The model achieves good performance on the test set, particularly effective at:
- Distinguishing between greetings and general statements
- Identifying questions in both MSA and Iraqi dialect
- Classifying complaints and technical issues
- Handling mixed dialectal variations

## Supported Dialects

- **Modern Standard Arabic (MSA)**: Formal Arabic text
- **Iraqi Dialect**: Colloquial Iraqi Arabic expressions and vocabulary

## Limitations

- The model is specifically trained on MSA and Iraqi dialect; performance may vary with other Arabic dialects
- Limited to 4 predefined categories
- Performance depends on the similarity of input text to training data patterns
- Maximum input length is 128 tokens

## Ethical Considerations

This model is intended for text classification purposes and should be used responsibly.

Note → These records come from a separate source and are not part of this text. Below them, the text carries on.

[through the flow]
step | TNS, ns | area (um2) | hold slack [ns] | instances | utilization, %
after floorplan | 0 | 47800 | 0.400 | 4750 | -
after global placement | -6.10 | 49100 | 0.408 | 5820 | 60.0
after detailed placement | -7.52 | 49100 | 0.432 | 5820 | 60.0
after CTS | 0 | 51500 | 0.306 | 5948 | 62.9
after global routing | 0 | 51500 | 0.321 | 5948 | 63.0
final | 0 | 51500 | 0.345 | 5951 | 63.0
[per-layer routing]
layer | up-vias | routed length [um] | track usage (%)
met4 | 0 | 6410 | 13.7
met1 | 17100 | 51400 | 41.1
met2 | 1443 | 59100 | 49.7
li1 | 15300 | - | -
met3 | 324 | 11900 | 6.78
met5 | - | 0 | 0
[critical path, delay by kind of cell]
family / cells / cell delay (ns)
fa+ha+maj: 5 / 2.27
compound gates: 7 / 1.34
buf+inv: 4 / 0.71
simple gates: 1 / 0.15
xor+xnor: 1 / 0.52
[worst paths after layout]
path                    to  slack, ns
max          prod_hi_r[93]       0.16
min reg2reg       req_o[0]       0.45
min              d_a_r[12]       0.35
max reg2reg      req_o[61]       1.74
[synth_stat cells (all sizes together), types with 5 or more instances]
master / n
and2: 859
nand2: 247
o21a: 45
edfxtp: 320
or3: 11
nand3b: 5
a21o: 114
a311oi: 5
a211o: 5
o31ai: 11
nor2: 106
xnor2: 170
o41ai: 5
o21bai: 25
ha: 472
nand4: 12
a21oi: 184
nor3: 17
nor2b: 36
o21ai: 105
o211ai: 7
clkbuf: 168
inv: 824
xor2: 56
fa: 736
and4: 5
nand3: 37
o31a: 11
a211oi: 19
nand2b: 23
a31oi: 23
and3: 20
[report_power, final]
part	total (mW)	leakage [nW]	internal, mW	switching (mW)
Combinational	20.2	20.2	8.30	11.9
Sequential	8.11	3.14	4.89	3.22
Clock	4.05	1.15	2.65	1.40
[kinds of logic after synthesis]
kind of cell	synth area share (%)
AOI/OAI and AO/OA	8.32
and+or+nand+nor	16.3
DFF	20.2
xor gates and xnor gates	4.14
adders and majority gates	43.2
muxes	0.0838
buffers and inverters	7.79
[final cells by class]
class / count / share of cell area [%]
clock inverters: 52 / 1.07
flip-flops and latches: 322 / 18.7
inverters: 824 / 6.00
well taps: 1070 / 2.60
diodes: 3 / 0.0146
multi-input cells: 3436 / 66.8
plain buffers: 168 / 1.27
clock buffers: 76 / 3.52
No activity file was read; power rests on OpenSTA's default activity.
[config.mk]
export PLATFORM = sky130hd
export DESIGN_NAME = cgm_div
export DESIGN_NICKNAME = d
export VERILOG_FILES = /design/src/design/cgm_pkg.sv /design/src/design/cgm_div.sv
export SDC_FILE = /design/constraint.sdc
export NUM_CORES = 2
export LEC_CHECK = 0
export BUFFER_PORTS_ARGS = -buffer_cell sky130_fd_sc_hd__buf_2
export CAP_MARGIN = 10
export CORE_ASPECT_RATIO = 1.2
export CORE_UTILIZATION = 35
export DETAILED_ROUTE_END_ITERATION = 8
export HOLD_SLACK_MARGIN = 0.02
export REMOVE_ABC_BUFFERS = 1
export SYNTH_ARGS = -nofsm -noshare
export SYNTH_HDL_FRONTEND = slang
export SYNTH_SLANG_ARGS = --single-unit
[constraint.sdc]
create_clock -name clk -period 6.01 [get_ports clk]
set_input_delay 0.9015 -clock clk [delete_from_list [all_inputs] [get_ports clk]]
set_output_delay 0.9015 -clock clk [all_outputs]
set_load 0.005 [all_outputs]
===== src/design/cgm_pkg.sv =====
// shared types and constants for the colour gradient map
`default_nettype none
package cgm_pkg;

  localparam int DEF_MAX_STOPS  = 4;
  localparam int DEF_VALUE_BITS = 16;

  localparam int STOP_REGS  = 4;
  localparam int CHANNELS   = 4;
  localparam int CH_W       = 8;
  localparam int POS_W      = 16;
  localparam int COLOR_W    = CHANNELS * CH_W;
  localparam int NUM_W      = CH_W + POS_W;
  localparam int DIV_STEPS  = CH_W;
  localparam int CNT_W      = 3;
  localparam int CFG_IDX_W  = 3;
  localparam int CFG_DATA_W = POS_W + COLOR_W;
  localparam int OUT_W      = COLOR_W;

  localparam logic [CNT_W-1:0] CNT_RESET = 3'd2;

  // configuration register indexes
  localparam logic [CFG_IDX_W-1:0] REG_STOP_COUNT   = 3'd0;
  localparam logic [CFG_IDX_W-1:0] REG_STOP_ENTRY_0 = 3'd1;

  typedef struct packed {
    logic [POS_W-1:0]   pos;
    logic [COLOR_W-1:0] color;
  } stop_t;

  // interpolation request: lo/hi colours, span d, offset n, and d - n
  typedef struct packed {
    logic [COLOR_W-1:0] lo_color;
    logic [COLOR_W-1:0] hi_color;
    logic [POS_W-1:0]   d;
    logic [POS_W-1:0]   n;
    logic [POS_W-1:0]   dmn;
  } blend_req_t;

  // per-channel numerators sharing one divisor
  typedef struct packed {
    logic [CHANNELS-1:0][NUM_W-1:0] num;
    logic [POS_W-1:0]               d;
  } div_req_t;

  function automatic stop_t stop_reset(input int k);
    stop_t s;
    s = '0;
    case (k)
      0: s = '{pos: 16'h0000, color: 32'h0000_00FF};
      1: s = '{pos: 16'h7FFF, color: 32'hFFFF_FFFF};
      default: s = '0;
    endcase
    return s;
  endfunction

  function automatic logic [CH_W-1:0] chan_of(input logic [COLOR_W-1:0] color, input int c);
    return color[COLOR_W-1-CH_W*c -: CH_W];
  endfunction

endpackage
`default_nettype wire


===== src/design/cgm_cfg_regs.sv =====
// configuration registers: stop count and stop entries
`default_nettype none
module cgm_cfg_regs #(
  parameter int MAX_STOPS = cgm_pkg::DEF_MAX_STOPS,
  localparam int SLOTS = (MAX_STOPS < cgm_pkg::STOP_REGS) ? MAX_STOPS : cgm_pkg::STOP_REGS
) (
  input  wire logic                             clk,
  input  wire logic                             rst_n,
  input  wire logic                             cfg_we,
  input  wire logic [cgm_pkg::CFG_IDX_W-1:0]    cfg_index,
  input  wire logic [cgm_pkg::CFG_DATA_W-1:0]   cfg_data,
  output cgm_pkg::stop_t                        stops_o [SLOTS],
  output logic [cgm_pkg::CNT_W-1:0]             count_o
);

  cgm_pkg::stop_t                stop_r [SLOTS];
  logic [cgm_pkg::CNT_W-1:0]     count_r;

  // zero means one stop, anything past the slots means all slots
  function automatic logic [cgm_pkg::CNT_W-1:0] clamp_count(
    input logic [cgm_pkg::CNT_W-1:0] raw
  );
    logic [cgm_pkg::CNT_W-1:0] res;
    res = raw;
    if (raw == '0) begin
      res = cgm_pkg::CNT_W'(1);
    end else if (raw > cgm_pkg::CNT_W'(SLOTS)) begin
      res = cgm_pkg::CNT_W'(SLOTS);
    end
    return res;
  endfunction

  always_ff @(posedge clk) begin
    if (!rst_n) begin
      count_r <= clamp_count(cgm_pkg::CNT_RESET);
      for (int k = 0; k < SLOTS; k++) begin
        stop_r[k] <= cgm_pkg::stop_reset(k);
      end
    end else if (cfg_we) begin
      if (cfg_index == cgm_pkg::REG_STOP_COUNT) begin
        count_r <= clamp_count(cfg_data[cgm_pkg::CNT_W-1:0]);
      end
      for (int k = 0; k < SLOTS; k++) begin
        if (cfg_index == cgm_pkg::CFG_IDX_W'(cgm_pkg::REG_STOP_ENTRY_0 + k)) begin
          stop_r[k] <= cgm_pkg::stop_t'(cfg_data);
        end
      end
    end
  end

  assign stops_o = stop_r;
  assign count_o = count_r;

endmodule
`default_nettype wire


===== config.mk =====
export PLATFORM = sky130hd
export DESIGN_NAME = cgm_cfg_regs
export DESIGN_NICKNAME = d
export VERILOG_FILES = /design/src/design/cgm_pkg.sv /design/src/design/cgm_cfg_regs.sv
export SDC_FILE = /design/constraint.sdc
export NUM_CORES = 1
export LEC_CHECK = 0
export ABC_AREA = 1
export BUFFER_PORTS_ARGS = -buffer_cell sky130_fd_sc_hd__buf_2
export CORE_MARGIN = 2
export CORE_UTILIZATION = 40
export CTS_CLUSTER_DIAMETER = 80
export DETAILED_ROUTE_END_ITERATION = 8
export GPL_ROUTABILITY_DRIVEN = 0
export PLACE_DENSITY = 0.7
export SKIP_LAST_GASP = 1
export SLEW_MARGIN = 20
export SYNTH_ARGS = -nofsm -noshare
export SYNTH_HDL_FRONTEND = slang
export SYNTH_SLANG_ARGS = --single-unit

===== constraint.sdc =====
create_clock -name clk -period 1.2 [get_ports clk]
set_clock_uncertainty 0.2 [all_clocks]
set_input_delay 0.18 -clock clk [delete_from_list [all_inputs] [get_ports clk]]
set_output_delay 0.18 -clock clk [all_outputs]
set_load 0.02 [all_outputs]

# Yosys cells after proc, flatten, opt, wreduce, memory -nomap -nowiden
# Cells that the tools add are included.
[word_totals] input_bits=54 ff_bits=195 output_inout_bits=195 wordCells=23
[op_classes] order_cmp=1 eq_ne=4 n_mux=2 reduce_logical=7
[op_table] cell="AND reduction 2 bit" count=5
[op_table] cell="== test 3 x 2 -> 1 bit (second input constant)" count=2
[op_table] cell="logical NOT 3 bit" count=2
[op_table] cell="2-to-1 mux 3 bit" count=2
[op_table] cell="== test 3 x 1 -> 1 bit (second input constant)" count=1
[op_table] cell="== test 3 bit (second input constant)" count=1
[op_table] cell="> comparator 3 bit (second input constant)" count=1

# Logic depth before layout (Yosys ltp)
# Gate-level depths: netlist of run 1.
[logic_depth] depth_word=3 mapped_depth=7 mapped_depth_nobuf=6

# Worst setup path before layout of run 1
# Ideal clock, no wire load.
[synth_path] path_type="input-to-reg" start="input rst_n" end="register count_r (netlist bit count_o[1])" arrival_ns=0.898 path_slack_ns=-0.031 cell_stages=4 n_path_buf=3 setup_ns=0.134 required_ns=0.866 path_cell_list="clkbuf_1 > buf_2 > clkbuf_1 > nand3_1"
[synth_lines] item="start: declaration" line="cgm_cfg_regs.sv:8" rtl="input wire logic rst_n,"
[synth_lines] item="end signal: assignment" line="cgm_cfg_regs.sv:35" rtl="count_r <= clamp_count(cgm_pkg::CNT_RESET);"
[synth_lines] item="end signal: assignment" line="cgm_cfg_regs.sv:41" rtl="count_r <= clamp_count(cfg_data[cgm_pkg::CNT_W-1:0]);"
[synth_lines] item="end: declaration" line="cgm_cfg_regs.sv:17" rtl="logic [cgm_pkg::CNT_W-1:0] count_r;"
# No word-level cell between the ends.

# Final worst setup path of run 1
[layout_path] start="register stop_r (netlist bit stops_o[179])" end="output stops_o[179] (netlist name)"
[layout_lines] item="start: declaration" line="cgm_cfg_regs.sv:16" rtl="cgm_pkg::stop_t stop_r [SLOTS];"
[layout_lines] item="start signal: indexed assignment" line="cgm_cfg_regs.sv:37" rtl="stop_r[k] <= cgm_pkg::stop_reset(k);"
[layout_lines] item="start signal: indexed assignment" line="cgm_cfg_regs.sv:45" rtl="stop_r[k] <= cgm_pkg::stop_t'(cfg_data);"
[layout_lines] item="end: declaration" line="cgm_cfg_regs.sv:12" rtl="output cgm_pkg::stop_t stops_o [SLOTS],"
# No word-level cell between the ends.

==> results.tsv, run 1 <==
metric	value	unit
outcome	complete, but fails checks	
violations	hold timing, setup timing	
die_h	140	µm
drt-initial-drc-count	348	
hpwl	15600	µm
syn_area	0.00744	mm²
dr.pass1.iters	5	
fin_crit	1290	ps
synthTopCellsByCount	nand2_1, nor2_1, dfxtp_1	
cts_tree	yes	
p_int	10.7	mW
grt.total_usage	0.248	
end_kind	output port	
via_per_inst	4.84	
die_area	0.0197	mm²
wire_per_inst	15.4	µm
cp_max_fo	2	
synth_simple_gate_area_frac	0.399	
slowest_delay	360	ps
initial_core_util	0.412	
drv_cap	0	
seq_power_share	0.476	
critPathArrivalTime	910	ps
grt_pass1_wl	38900	µm
numClockSinks	195	
totalWireLength	24600	µm
min_period_over_period	1.07	
clk_pin_slew_worst_paths	70	ps
route.vias.total	7749	
root_buffer	clkbuf_16	
pin_count	249	
cts_buffers	17	
synthMuxAreaShare	0	
critPathSlowestCell	dfxtp_2	
clkPwrFrac	0.379	
htree_levels	4	
ys_top_cells_by_area	dfxtp_1, nand2_1, nor2_1	
synth_compound_area_frac	0.00134	
ys_ff_latch	195	
setup_tns	-11700	ps
max_slew_margin	0.819	
total_power	14.5	mW
synth.most_common_cell	nand2_1	
synth_top_area_cell	dfxtp_1	
p_per_area	1230	mW/mm²
grt_max_degree	37	
clock_latency	420	ps
p_switching	3.84	mW
drc	0	
ir_drop	0.000964	V
postRouteAntennaNets	0	
antenna_found_initial	1	
max_freq	778	MHz
synth_top_family_by_area	simple AND/OR/NAND/NOR gates	
setup_viol	195	
ys.warnings.count	0	
async_reset_ff_frac	0	
critical_path_buf_inv_count	1	
overflow	0	
p_leak	5.57	nW
worst_slack	-85.3	ps
port_buffers	248	
hold_path_class	input port to register	
final_max_slew_viol_count	0	
yosysTopAreaCellShare	0.524	
synth_xor_area_frac	0	
ys.flop_type	dfxtp_1	
coreArea	0.0181	mm²
start_kind	register	
cp.required	820	ps
swShare	0.264	
post-route-cell-area	0.0118	mm²
synthesis.instances	1062	
synth-edff-count	0	
combPwrFrac	0.146	
syn_avg_cell_area	7.01	µm²
rsz0062_at_grt	true	
drive_above_1_share	0.390	
layout.nets	1412	
synthAdderAreaFrac	0	
crit_family	flip-flops	
diodes	0	
fp.dieW	140	µm
grt_pass1_vias	7614	
place_area	0.00921	mm²
yosysUniqueCellTypes	15	
path_cells	buf_6	
rows	49	
critical_path_class	register to output port	
area_growth_syn_to_layout	58.7	%
clockBufferDepth	2	
hold_slack	-136	ps
hold_viol_final	11	
syn-num-nets	1116	
worst_pin_slew	272	ps
ys_seq_area_frac	0.524	
postCtsHoldBufs	48	
==> cell families after synthesis <==
family                 Yosys count
AOI/OAI and AO/OA                2
and+or+nand+nor                739
DFF                            195
buffers and inverters          126
==> per-stage QoR <==
stage	worst slack, ps	utilization	std cells
2_1_floorplan	-28.3	-	1062
3_5_place_dp	-235	0.509	1507
6_report	-85.3	0.653	1600
3_3_place_gp	-219	0.509	1507
4_1_cts	-104	0.650	1591
5_1_grt	-120	0.653	1600
==> metal layers <==
metal / track usage / part of all wire / vias up
met5: 0 / 0.00053 / -
met4: 0.0691 / 0.016 / 2
met3: 0.0790 / 0.084 / 34
met2: 0.439 / 0.50 / 305
met1: 0.287 / 0.40 / 3572
li1: - / - / 3836
==> layout by cell type (no fill, tap or decap), drive strengths merged <==
master	n
clkbuf	21
nand4	1
buf	300
a21oi	2
bufinv	1
clkinv	5
inv	57
nor2	285
clkinvlp	3
nand3	146
dfxtp	195
dlygate4sd3	48
nand2	307
==> power by group through the flow <==
stage	logic [mW]	registers [mW]	clock network, mW
after floorplan	0.712	7.24	0
after global placement	1.67	6.95	0
after detailed placement	1.69	6.96	0
after CTS	2.08	6.91	5.62
after global routing	2.29	6.94	5.91
final	2.12	6.92	5.51
==> worst paths after layout <==
kind                                endpoint  cells after the start  slack [ps]         start
worst max-delay path            stops_o[179]                      1         -90  stops_o[179]
worst max register to register    stops_o[2]                      3         240    stops_o[2]
worst min-delay path            stops_o[130]                      2        -140         rst_n
worst min register to register  stops_o[120]                      2         280  stops_o[120]
==> worst reg2reg max path, cell delays in order, from the launching register on <==
cell and delay (ps):
dfxtp_2 330, buf_4 130, nor2_1 130, nor2_1 60
==> final cells by class <==
class                      count  area (µm²)
inverter                      55         206
tap                          229         287
timing repair buffer         348        3590
clock inverter                11         103
multi-input combinational    741        3020
clock buffer                  21         460
fill                        1448        6270
sequential                   195        4150
==> flip-flops by register name, summed over array words and instances, names as in the netlist <==
register,cells
count_o,3
stops_o,192
==> what timing repair did <==
action / in CTS / in global routing
setup endpoints to repair: 195 / 195
resized for setup: 585 / 0
setup buffers: 4 / 9
endpoints found under the hold margin: 193 / 11
Power figures use the tool's default switching activity.
==> run 2, diff against run 1 <==
--- a/config.mk
+++ b/config.mk
@@ -12,7 +12,7 @@
 export CTS_CLUSTER_DIAMETER = 80
 export DETAILED_ROUTE_END_ITERATION = 8
 export GPL_ROUTABILITY_DRIVEN = 0
-export PLACE_DENSITY = 0.7
+export PLACE_DENSITY = 0.68
 export SKIP_LAST_GASP = 1
 export SLEW_MARGIN = 20
 export SYNTH_ARGS = -nofsm -noshare
==> constraint.sdc (replaced) <==
create_clock -name clk -period 1.24 [get_ports clk]
set_clock_uncertainty 0.2 [all_clocks]
set_input_delay 0.186 -clock clk [delete_from_list [all_inputs] [get_ports clk]]
set_output_delay 0.186 -clock clk [all_outputs]
set_load 0.02 [all_outputs]
==> results.tsv, run 2 (synthesis results as in run 1) <==
metric	value	unit	change
outcome	complete, but fails checks		
violations	setup timing		
worst_pin_slew	309	ps	+37.3 ps
wire_per_inst	15.1	µm	-1.9%
hold_path.startpoint	rst_n		
layout_common_cells	nand2_1, nor2_1, buf_6		
largest_reg_flops	192		unchanged
drive_above_1_share	0.390		about the same
rows	49		unchanged
drc	0		unchanged
p_per_area	1190	mW/mm²	-3.6%
pin_count	249		unchanged
crit_family	flip-flops		
area_growth_syn_to_layout	60.5	%	
min_period_over_period	1.05		
critical_path_class	register to output port		
place_area	0.00919	mm²	-0.24%
coreArea	0.0181	mm²	unchanged
grt_pass1_wl	38200	µm	-1.8%
route.vias.total	7818		+0.89%
cp.required	850	ps	+30 ps
fin_crit	1300	ps	
drv_cap	0		unchanged
slowest_delay	360	ps	about the same
p_leak	5.64	nW	+1.1%
post-route-cell-area	0.0119	mm²	+1.1%
die_h	140	µm	unchanged
fp.dieW	140	µm	unchanged
overflow	0		unchanged
end_kind	output port		
critPathArrivalTime	910	ps	about the same
critPathSlowestCell	dfxtp_2		
hold_viol_final	0		-11
critical_path.startpoint	stops_o[34]		
fillers	1421		-1.9%
layout.nets	1426		+0.99%
postRouteAntennaNets	0		unchanged
worst_slack	-60.3	ps	+25.1 ps
via_per_inst	4.84		about the same
hpwl	15000	µm	-3.4%
dr.pass1.iters	6		+1
root_buffer	clkbuf_16		
r2r-start	count_o[0]		
final_common_cell	nand2_1		
diodes	0		unchanged
fin_util	0.661		+0.00726
hold_slack	10.4	ps	+146 ps
grt.total_usage	0.242		-0.00541
initial_core_util	0.412		unchanged
max_slew_margin	0.794		-0.0249
drt-initial-drc-count	445		+28%
cp_max_fo	2		unchanged
start_kind	register		
grt_max_degree	61		+65%
grt_pass1_vias	7411		-2.7%
totalWireLength	24400	µm	-1.0%
numClockSinks	195		unchanged
port_buffers	248		unchanged
critical_path_buf_inv_count	1		unchanged
clk_pin_slew_worst_paths	80	ps	about the same
layout.cells.non_filler	1614		+0.88%
cts_buffers	17		unchanged
clockBufferDepth	2		unchanged
die_area	0.0197	mm²	unchanged
ir_drop	0.000956	V	-0.86%
dp.cells	1504		-0.20%
setup_viol	195		unchanged
htree_levels	4		unchanged
cts_tree	yes		
hold_path_class	input port to register		
max_freq	769	MHz	
clock_latency	420	ps	about the same
final_max_slew_viol_count	0		unchanged
antenna_found_initial	0		-1
dp_slack	-207	ps	+28.1 ps
path_cells	buf_6		
rsz0062_at_grt	true		
==> run 2: changes by cell type in the layout (fill, tap and decap cells not counted), sizes merged <==
cell / delta
clkinv: +1
clkbuf: -2
inv: +1
buf: +5
dlygate4sd3: +9
==> run 2: final cells by class <==
cell class | instances | area, µm² | share of cell area
Timing Repair Buffer | 362 | 3720 | 0.311
Clock buffer | 19 | 443 | 0.0371
Multi-Input combinational cell | 741 | 3020 | 0.253
Clock inverter | 13 | 124 | 0.0104
Tap cell | 229 | 287 | 0.0240
Sequential cell | 195 | 4150 | 0.347
Inverter | 55 | 206 | 0.0173
==> run 2: metrics by stage <==
stage | power (mW) | setup TNS (ps)
after floorplan | 7.69 | 0
after global placement | 8.32 | -20540
after detailed placement | 8.35 | -24400
after CTS | 14.2 | -9280
after global routing | 14.7 | -12190
final | 14.2 | -5890
==> run 2: worst paths after layout <==
| check | end | slack, ps | depth (start not counted) |
|---|---|---|---|
| min | stops_o[169] | 10 | 4 |
| max reg2reg | count_o[0] | 310 | 5 |
| min reg2reg | stops_o[44] | 280 | 2 |
| max | stops_o[34] | -60 | 1 |
==> run 2: where the power goes <==
group	total [mW]	internal [mW]	leakage [nW]	switching, mW
combinational	2.07	0.955	3.74	1.11
clock	5.41	2.86	0.271	2.55
sequential	6.69	6.52	1.63	0.166
==> run 2: routing by layer <==
metal / wire (µm) / vias up / share of wire / track usage
li1: - / 3863 / - / -
met1: 9950 / 3616 / 0.41 / 0.283
met5: 0 / - / 0 / 0
met2: 11800 / 296 / 0.48 / 0.421
met4: 546 / 0 / 0.022 / 0.0771
met3: 2080 / 43 / 0.085 / 0.0800
==> run 2: repair_timing <==
action / in CTS / in global routing
gates resized for setup: 585 / 0
hold endpoints to repair: 193 / 0
setup endpoints to repair: 195 / 200
setup buffers: 10 / 11
hold buffers: 58 / 0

Users should be aware that:
- The model may reflect biases present in the training data
- Performance may vary across different Arabic dialects not represented in training
- The model should not be used for sensitive applications without proper validation

## Citation

If you use this model in your research, please cite:

```bibtex
@misc{arabic-mi-classifier,
  title={Arabic Message Classification Model},
  author={Ahmed Majid},
  year={2025},
  howpublished={Hugging Face Model Hub},
  url={https://huggingface.co/ahmedmajid92/Arabic_MI_Classifier}
}
```

## Model Card

For more detailed information about the model's intended use, training data, and ethical considerations, please refer to the model card.

## Contact

For questions or issues, please contact ahmed1991madrid@gmail.com or create an issue in the model repository.

## License

This model is released under the MIT License, same as the base model `morit/arabic_xlm_xnli`.